Assignment
Look below for the line holding "mux contribution to synthesized area: 1.73%" and the line holding "Worst-path clk slew: 0.08 ns". Transcribe exactly those lines and all lines between them, nothing more.

Data to use

============================================================

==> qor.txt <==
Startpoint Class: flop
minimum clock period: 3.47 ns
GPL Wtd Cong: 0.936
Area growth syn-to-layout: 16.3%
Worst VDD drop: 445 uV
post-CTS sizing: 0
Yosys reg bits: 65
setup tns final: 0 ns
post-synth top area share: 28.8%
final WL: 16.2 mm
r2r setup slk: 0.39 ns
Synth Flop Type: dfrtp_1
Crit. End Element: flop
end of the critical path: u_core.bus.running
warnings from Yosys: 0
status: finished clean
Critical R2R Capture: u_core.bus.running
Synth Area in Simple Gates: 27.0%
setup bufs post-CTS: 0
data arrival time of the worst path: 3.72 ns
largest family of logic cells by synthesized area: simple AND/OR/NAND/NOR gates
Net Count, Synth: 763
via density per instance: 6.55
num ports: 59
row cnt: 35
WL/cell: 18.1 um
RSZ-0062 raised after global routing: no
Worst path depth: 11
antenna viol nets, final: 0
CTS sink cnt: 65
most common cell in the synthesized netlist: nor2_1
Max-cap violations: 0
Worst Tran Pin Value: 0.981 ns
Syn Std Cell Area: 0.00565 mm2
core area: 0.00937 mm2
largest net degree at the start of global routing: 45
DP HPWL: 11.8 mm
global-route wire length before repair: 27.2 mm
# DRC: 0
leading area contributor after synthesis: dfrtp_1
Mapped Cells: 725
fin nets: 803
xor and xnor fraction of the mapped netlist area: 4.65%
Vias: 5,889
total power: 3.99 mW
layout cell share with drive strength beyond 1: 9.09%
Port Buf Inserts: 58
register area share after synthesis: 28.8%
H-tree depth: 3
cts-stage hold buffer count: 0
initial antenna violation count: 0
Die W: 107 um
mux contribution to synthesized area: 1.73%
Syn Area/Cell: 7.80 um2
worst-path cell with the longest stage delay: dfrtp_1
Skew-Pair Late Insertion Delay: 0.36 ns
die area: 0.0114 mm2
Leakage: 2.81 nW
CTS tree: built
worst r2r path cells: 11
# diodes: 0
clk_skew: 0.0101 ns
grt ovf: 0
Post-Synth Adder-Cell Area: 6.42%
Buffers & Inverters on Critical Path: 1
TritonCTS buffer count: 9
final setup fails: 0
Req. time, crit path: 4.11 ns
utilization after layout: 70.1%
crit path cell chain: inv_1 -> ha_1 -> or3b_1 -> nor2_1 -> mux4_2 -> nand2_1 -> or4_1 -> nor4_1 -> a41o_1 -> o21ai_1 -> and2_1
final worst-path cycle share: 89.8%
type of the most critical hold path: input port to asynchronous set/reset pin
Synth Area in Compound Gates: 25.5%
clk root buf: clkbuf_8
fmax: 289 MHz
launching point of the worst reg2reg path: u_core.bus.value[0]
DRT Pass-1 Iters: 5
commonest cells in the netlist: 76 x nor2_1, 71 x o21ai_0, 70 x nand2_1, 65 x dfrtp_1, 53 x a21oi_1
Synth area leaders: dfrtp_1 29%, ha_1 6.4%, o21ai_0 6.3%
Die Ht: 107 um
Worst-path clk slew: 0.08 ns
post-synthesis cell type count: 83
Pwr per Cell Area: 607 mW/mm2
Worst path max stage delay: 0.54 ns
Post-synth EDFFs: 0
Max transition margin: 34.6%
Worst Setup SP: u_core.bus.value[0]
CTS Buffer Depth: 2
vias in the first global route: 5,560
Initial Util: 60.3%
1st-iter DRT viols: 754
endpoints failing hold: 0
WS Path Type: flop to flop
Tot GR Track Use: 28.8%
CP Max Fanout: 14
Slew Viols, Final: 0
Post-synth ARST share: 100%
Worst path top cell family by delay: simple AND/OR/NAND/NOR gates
<file path="src/rtl/traffic_phase_scheduler_if.sv">
// Bundle between the sensor front end / lamp drivers and traffic_phase_scheduler.
// The master drives the tick strobe, vehicle sensors and emergency requests and
// observes the lamps. The slave is the scheduler itself.
interface traffic_phase_scheduler_if;
   logic       tick;
   logic [8:1] sensors;
   logic [4:1] emerg_req;
   logic [4:1] green;
   logic [4:1] yellow;
   logic       all_red;
   logic       phase_start;

   modport master (
      output tick, sensors, emerg_req,
      input  green, yellow, all_red, phase_start
   );

   modport slave (
      input  tick, sensors, emerg_req,
      output green, yellow, all_red, phase_start
   );
endinterface

</file>
<file path="src/rtl/traffic_phase_scheduler.sv">
// Four-approach traffic phase scheduler: GREEN -> YELLOW -> ALL_RED -> GREEN.
// Green is handed round-robin to approaches with vehicle demand. The green
// dwell is long when both sensors of the granted approach are active.
// All intervals count tick strobes, not clock cycles.
// Optional build macro EMERGENCY_PREEMPT_EN enables emergency-vehicle
// preemption. Without it, emerg_req is ignored.
module traffic_phase_scheduler #(
   parameter int GREEN_SHORT = 30,
   parameter int GREEN_LONG  = 60,
   parameter int YELLOW_T    = 4,
   parameter int ALL_RED_T   = 2,
   parameter int CW          = 7
) (
   input logic                     clk,
   input logic                     rst,
   traffic_phase_scheduler_if.slave bus
);

   typedef enum logic [1:0] {
      GREEN   = 2'd0,
      YELLOW  = 2'd1,
      ALL_RED = 2'd2
   } state_t;

   localparam logic [CW-1:0] T_ONE     = CW'(1);
   localparam logic [CW-1:0] T_SHORT   = CW'(GREEN_SHORT);
   localparam logic [CW-1:0] T_LONG    = CW'(GREEN_LONG);
   localparam logic [CW-1:0] T_YELLOW  = CW'(YELLOW_T);
   localparam logic [CW-1:0] T_ALL_RED = CW'(ALL_RED_T);

   // Saturating down-count: the timer stops at 1 and never wraps.
   function automatic logic [CW-1:0] dec_sat(input logic [CW-1:0] t);
      return (t > T_ONE) ? t - T_ONE : T_ONE;
   endfunction

   // Approach index (0..3 for approaches 1..4) to one-hot lamp vector.
   function automatic logic [3:0] onehot(input logic [1:0] idx);
      return 4'b0001 << idx;
   endfunction

   state_t        state_q, state_d;
   logic [1:0]    ptr_q, ptr_d;
   logic [CW-1:0] timer_q, timer_d;
   logic          ps_d;

   logic [3:0]    green_q, yellow_q;
   logic          all_red_q, phase_start_q;

   logic [7:0]    sens;
   logic [3:0]    dem, heavy;
   logic          other_dem;
   logic          expire;

   logic          emerg_act;
   logic [1:0]    emerg_idx;
   logic          emerg_serving;

   logic [1:0]    nxt;
   logic [1:0]    cand;
   logic          found;

   // Approach k (index k-1) owns sensor bits 2k-1 and 2k.
   assign sens  = bus.sensors;
   assign dem   = {sens[7] | sens[6], sens[5] | sens[4], sens[3] | sens[2], sens[1] | sens[0]};
   assign heavy = {sens[7] & sens[6], sens[5] & sens[4], sens[3] & sens[2], sens[1] & sens[0]};

   assign other_dem = |(dem & ~onehot(ptr_q));
   assign expire    = bus.tick && (timer_q <= T_ONE);

`ifdef EMERGENCY_PREEMPT_EN
   logic [3:0] emerg;
   assign emerg = bus.emerg_req;

   // Lowest-indexed request is the active emergency. The green approach keeps
   // its grant while its own request stays high, even if a lower one appears.
   always_comb begin
      emerg_act = |emerg;
      emerg_idx = 2'd0;
      if (emerg[0])      emerg_idx = 2'd0;
      else if (emerg[1]) emerg_idx = 2'd1;
      else if (emerg[2]) emerg_idx = 2'd2;
      else if (emerg[3]) emerg_idx = 2'd3;
      emerg_serving = emerg[ptr_q];
   end
`else
   logic unused_emerg;
   assign unused_emerg  = ^bus.emerg_req;
   assign emerg_act     = 1'b0;
   assign emerg_idx     = 2'd0;
   assign emerg_serving = 1'b0;
`endif

   // Next green owner: emergency first, else first demand after ptr, else ptr+1.
   always_comb begin
      nxt   = ptr_q + 2'd1;
      cand  = ptr_q;
      found = 1'b0;
      for (int k = 1; k <= 4; k++) begin
         cand = ptr_q + 2'(k);
         if (!found && dem[cand]) begin
            nxt   = cand;
            found = 1'b1;
         end
      end
      if (emerg_act) nxt = emerg_idx;
   end

   // Next-state logic for the phase FSM, grant pointer and interval timer.
   always_comb begin
      state_d = state_q;
      ptr_d   = ptr_q;
      timer_d = timer_q;
      ps_d    = 1'b0;
      case (state_q)
         GREEN: begin
            if (emerg_serving) begin
               if (bus.tick) timer_d = dec_sat(timer_q);
            end else if (emerg_act) begin
               state_d = YELLOW;
               timer_d = T_YELLOW;
            end else if (expire) begin
               if (other_dem) begin
                  state_d = YELLOW;
                  timer_d = T_YELLOW;
               end
            end else if (bus.tick) begin
               timer_d = dec_sat(timer_q);
            end
         end
         YELLOW: begin
            if (expire) begin
               state_d = ALL_RED;
               timer_d = T_ALL_RED;
            end else if (bus.tick) begin
               timer_d = dec_sat(timer_q);
            end
         end
         ALL_RED: begin
            if (expire) begin
               state_d = GREEN;
               ptr_d   = nxt;
               timer_d = heavy[nxt] ? T_LONG : T_SHORT;
               ps_d    = 1'b1;
            end else if (bus.tick) begin
               timer_d = dec_sat(timer_q);
            end
         end
         default: begin
            state_d = ALL_RED;
            timer_d = T_ALL_RED;
         end
      endcase
   end

   // State, pointer, timer and registered lamp outputs, all on the same edge.
   always_ff @(posedge clk or posedge rst) begin
      if (rst) begin
         state_q       <= ALL_RED;
         ptr_q         <= 2'd3;
         timer_q       <= T_ALL_RED;
         green_q       <= 4'b0000;
         yellow_q      <= 4'b0000;
         all_red_q     <= 1'b1;
         phase_start_q <= 1'b0;
      end else begin
         state_q       <= state_d;
         ptr_q         <= ptr_d;
         timer_q       <= timer_d;
         green_q       <= (state_d == GREEN)  ? onehot(ptr_d) : 4'b0000;
         yellow_q      <= (state_d == YELLOW) ? onehot(ptr_d) : 4'b0000;
         all_red_q     <= (state_d == ALL_RED);
         phase_start_q <= ps_d;
      end
   end

   assign bus.green       = green_q;
   assign bus.yellow      = yellow_q;
   assign bus.all_red     = all_red_q;
   assign bus.phase_start = phase_start_q;

endmodule

</file>
<file path="src/flat_wrapper.sv">
// flat-port wrapper written by rule: the top's interface ports become plain ports
module traffic_phase_scheduler_flat 
#(
   parameter int GREEN_SHORT = 30,
   parameter int GREEN_LONG  = 60,
   parameter int YELLOW_T    = 4,
   parameter int ALL_RED_T   = 2,
   parameter int CW          = 7
)
  (clk, rst, bus_tick, bus_sensors, bus_emerg_req, bus_green, bus_yellow, bus_all_red, bus_phase_start);
  traffic_phase_scheduler_if bus_i ();
  input logic clk;
  input logic rst;
  input wire logic [$bits(bus_i.tick)-1:0] bus_tick;
  input wire logic [$bits(bus_i.sensors)-1:0] bus_sensors;
  input wire logic [$bits(bus_i.emerg_req)-1:0] bus_emerg_req;
  output wire logic [$bits(bus_i.green)-1:0] bus_green;
  output wire logic [$bits(bus_i.yellow)-1:0] bus_yellow;
  output wire logic [$bits(bus_i.all_red)-1:0] bus_all_red;
  output wire logic [$bits(bus_i.phase_start)-1:0] bus_phase_start;
  assign bus_i.tick = bus_tick;
  assign bus_i.sensors = bus_sensors;
  assign bus_i.emerg_req = bus_emerg_req;
  assign bus_green = bus_i.green;
  assign bus_yellow = bus_i.yellow;
  assign bus_all_red = bus_i.all_red;
  assign bus_phase_start = bus_i.phase_start;
  traffic_phase_scheduler #(.GREEN_SHORT(GREEN_SHORT), .GREEN_LONG(GREEN_LONG), .YELLOW_T(YELLOW_T), .ALL_RED_T(ALL_RED_T), .CW(CW)) u_core (.clk(clk), .rst(rst), .bus(bus_i));
endmodule
</file>
===== src/rtl/mem_access_writeback_stage.sv =====
// Data-memory access and write-back register stage.
// Issues cache requests, stalls upstream while busy.
module mem_access_writeback_stage
   import riscv_mem_pkg::*;
#(
   parameter int DATA_WIDTH       = 32,
   parameter int REG_ADD_WIDTH    = 5,
   parameter int D_CACHE_LW_WIDTH = 3,
   parameter int D_CACHE_SW_WIDTH = 2
) (
   input  logic                        CLK,
   input  logic                        RST_N,
   input  logic [REG_ADD_WIDTH-1:0]    RD_ADDRESS_IN,
   input  logic [DATA_WIDTH-1:0]       ALU_OUT_IN,
   input  logic [DATA_WIDTH-1:0]       STORE_DATA_IN,
   input  logic [D_CACHE_LW_WIDTH-1:0] DATA_CACHE_LOAD_IN,
   input  logic [D_CACHE_SW_WIDTH-1:0] DATA_CACHE_STORE_IN,
   input  logic                        WRITE_BACK_MUX_SELECT_IN,
   input  logic                        RD_WRITE_ENABLE_IN,
   mem_access_writeback_stage_if.master cache,
   output logic                        STALL_OUT,
   output logic [REG_ADD_WIDTH-1:0]    RD_ADDRESS_OUT,
   output logic [DATA_WIDTH-1:0]       WB_DATA_OUT,
   output logic                        RD_WRITE_ENABLE_OUT,
   output logic                        MISALIGNED_OUT
);

   state_e                state_q;
   state_e                state_d;
   size_e                 size;
   logic                  is_ld;
   logic                  is_st;
   logic                  mem_op;
   logic                  misaligned;
   logic                  access;
   logic                  req_valid;
   logic                  stall;
   logic [1:0]            addr_lo;
   logic [BYTE_EN_W-1:0]  byte_en;
   logic [DATA_WIDTH-1:0] wdata;
   logic [DATA_WIDTH-1:0] load_val;

   assign addr_lo = ALU_OUT_IN[1:0];
   assign is_ld   = is_load(DATA_CACHE_LOAD_IN);
   assign is_st   = !is_ld &&
                    (DATA_CACHE_STORE_IN != ST_NONE);
   assign mem_op  = is_ld || is_st;

   // Access size; a valid load code overrides any store
   always_comb begin
      size = SZ_W;
      if (is_ld) begin
         unique case (DATA_CACHE_LOAD_IN)
            LD_LB, LD_LBU: size = SZ_B;
            LD_LH, LD_LHU: size = SZ_H;
            default:       size = SZ_W;
         endcase
      end else begin
         unique case (DATA_CACHE_STORE_IN)
            ST_SB:   size = SZ_B;
            ST_SH:   size = SZ_H;
            default: size = SZ_W;
         endcase
      end
   end

   assign misaligned = mem_op &&
      ((size == SZ_H && addr_lo[0]) ||
       (size == SZ_W && addr_lo != 2'b00));
   assign access = mem_op && !misaligned;

   // Byte strobes and lane-replicated store data
   always_comb begin
      byte_en = 4'b1111;
      wdata   = STORE_DATA_IN;
      unique case (size)
         SZ_B: begin
            byte_en = 4'b0001 << addr_lo;
            wdata   = {4{STORE_DATA_IN[7:0]}};
         end
         SZ_H: begin
            byte_en = 4'b0011 << {addr_lo[1], 1'b0};
            wdata   = {2{STORE_DATA_IN[15:0]}};
         end
         default: begin
            byte_en = 4'b1111;
            wdata   = STORE_DATA_IN;
         end
      endcase
   end

   // Access FSM state register
   always_ff @(posedge CLK or negedge RST_N) begin
      if (!RST_N) state_q <= IDLE;
      else        state_q <= state_d;
   end

   // Next state, request valid and stall
   always_comb begin
      state_d   = state_q;
      req_valid = 1'b0;
      stall     = 1'b0;
      unique case (state_q)
         IDLE: begin
            if (access) begin
               req_valid = 1'b1;
               if (cache.CACHE_REQ_READY) begin
                  if (is_ld) begin
                     state_d = WAIT_RESP;
                     stall   = 1'b1;
                  end
               end else begin
                  stall = 1'b1;
               end
            end
         end
         WAIT_RESP: begin
            if (cache.CACHE_RESP_VALID) state_d = IDLE;
            else                        stall   = 1'b1;
         end
      endcase
   end

   assign STALL_OUT               = stall;
   assign cache.CACHE_REQ_VALID   = req_valid;
   assign cache.CACHE_REQ_WRITE   = req_valid && is_st;
   assign cache.CACHE_REQ_ADDR    = req_valid ?
      {ALU_OUT_IN[DATA_WIDTH-1:2], 2'b00} : '0;
   assign cache.CACHE_REQ_WDATA   = req_valid ? wdata : '0;
   assign cache.CACHE_REQ_BYTE_EN = req_valid ? byte_en : '0;

   load_data_aligner #(
      .DATA_WIDTH (DATA_WIDTH)
   ) u_align (
      .word_in  (cache.CACHE_RESP_DATA),
      .addr_lo  (addr_lo),
      .load_op  (DATA_CACHE_LOAD_IN),
      .data_out (load_val)
   );

   // Write-back register; a bubble is written while stalled
   always_ff @(posedge CLK or negedge RST_N) begin
      if (!RST_N) begin
         RD_ADDRESS_OUT      <= '0;
         WB_DATA_OUT         <= '0;
         RD_WRITE_ENABLE_OUT <= 1'b0;
         MISALIGNED_OUT      <= 1'b0;
      end else if (!stall) begin
         RD_ADDRESS_OUT      <= RD_ADDRESS_IN;
         WB_DATA_OUT         <= WRITE_BACK_MUX_SELECT_IN ?
                                load_val : ALU_OUT_IN;
         RD_WRITE_ENABLE_OUT <= RD_WRITE_ENABLE_IN &&
                                !misaligned;
         MISALIGNED_OUT      <= misaligned;
      end else begin
         RD_WRITE_ENABLE_OUT <= 1'b0;
         MISALIGNED_OUT      <= 1'b0;
      end
   end

endmodule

============================================================

Exercise response
mux contribution to synthesized area: 1.73%
Syn Area/Cell: 7.80 um2
worst-path cell with the longest stage delay: dfrtp_1
Skew-Pair Late Insertion Delay: 0.36 ns
die area: 0.0114 mm2
Leakage: 2.81 nW
CTS tree: built
worst r2r path cells: 11
# diodes: 0
clk_skew: 0.0101 ns
grt ovf: 0
Post-Synth Adder-Cell Area: 6.42%
Buffers & Inverters on Critical Path: 1
TritonCTS buffer count: 9
final setup fails: 0
Req. time, crit path: 4.11 ns
utilization after layout: 70.1%
crit path cell chain: inv_1 -> ha_1 -> or3b_1 -> nor2_1 -> mux4_2 -> nand2_1 -> or4_1 -> nor4_1 -> a41o_1 -> o21ai_1 -> and2_1
final worst-path cycle share: 89.8%
type of the most critical hold path: input port to asynchronous set/reset pin
Synth Area in Compound Gates: 25.5%
clk root buf: clkbuf_8
fmax: 289 MHz
launching point of the worst reg2reg path: u_core.bus.value[0]
DRT Pass-1 Iters: 5
commonest cells in the netlist: 76 x nor2_1, 71 x o21ai_0, 70 x nand2_1, 65 x dfrtp_1, 53 x a21oi_1
Synth area leaders: dfrtp_1 29%, ha_1 6.4%, o21ai_0 6.3%
Die Ht: 107 um
Worst-path clk slew: 0.08 ns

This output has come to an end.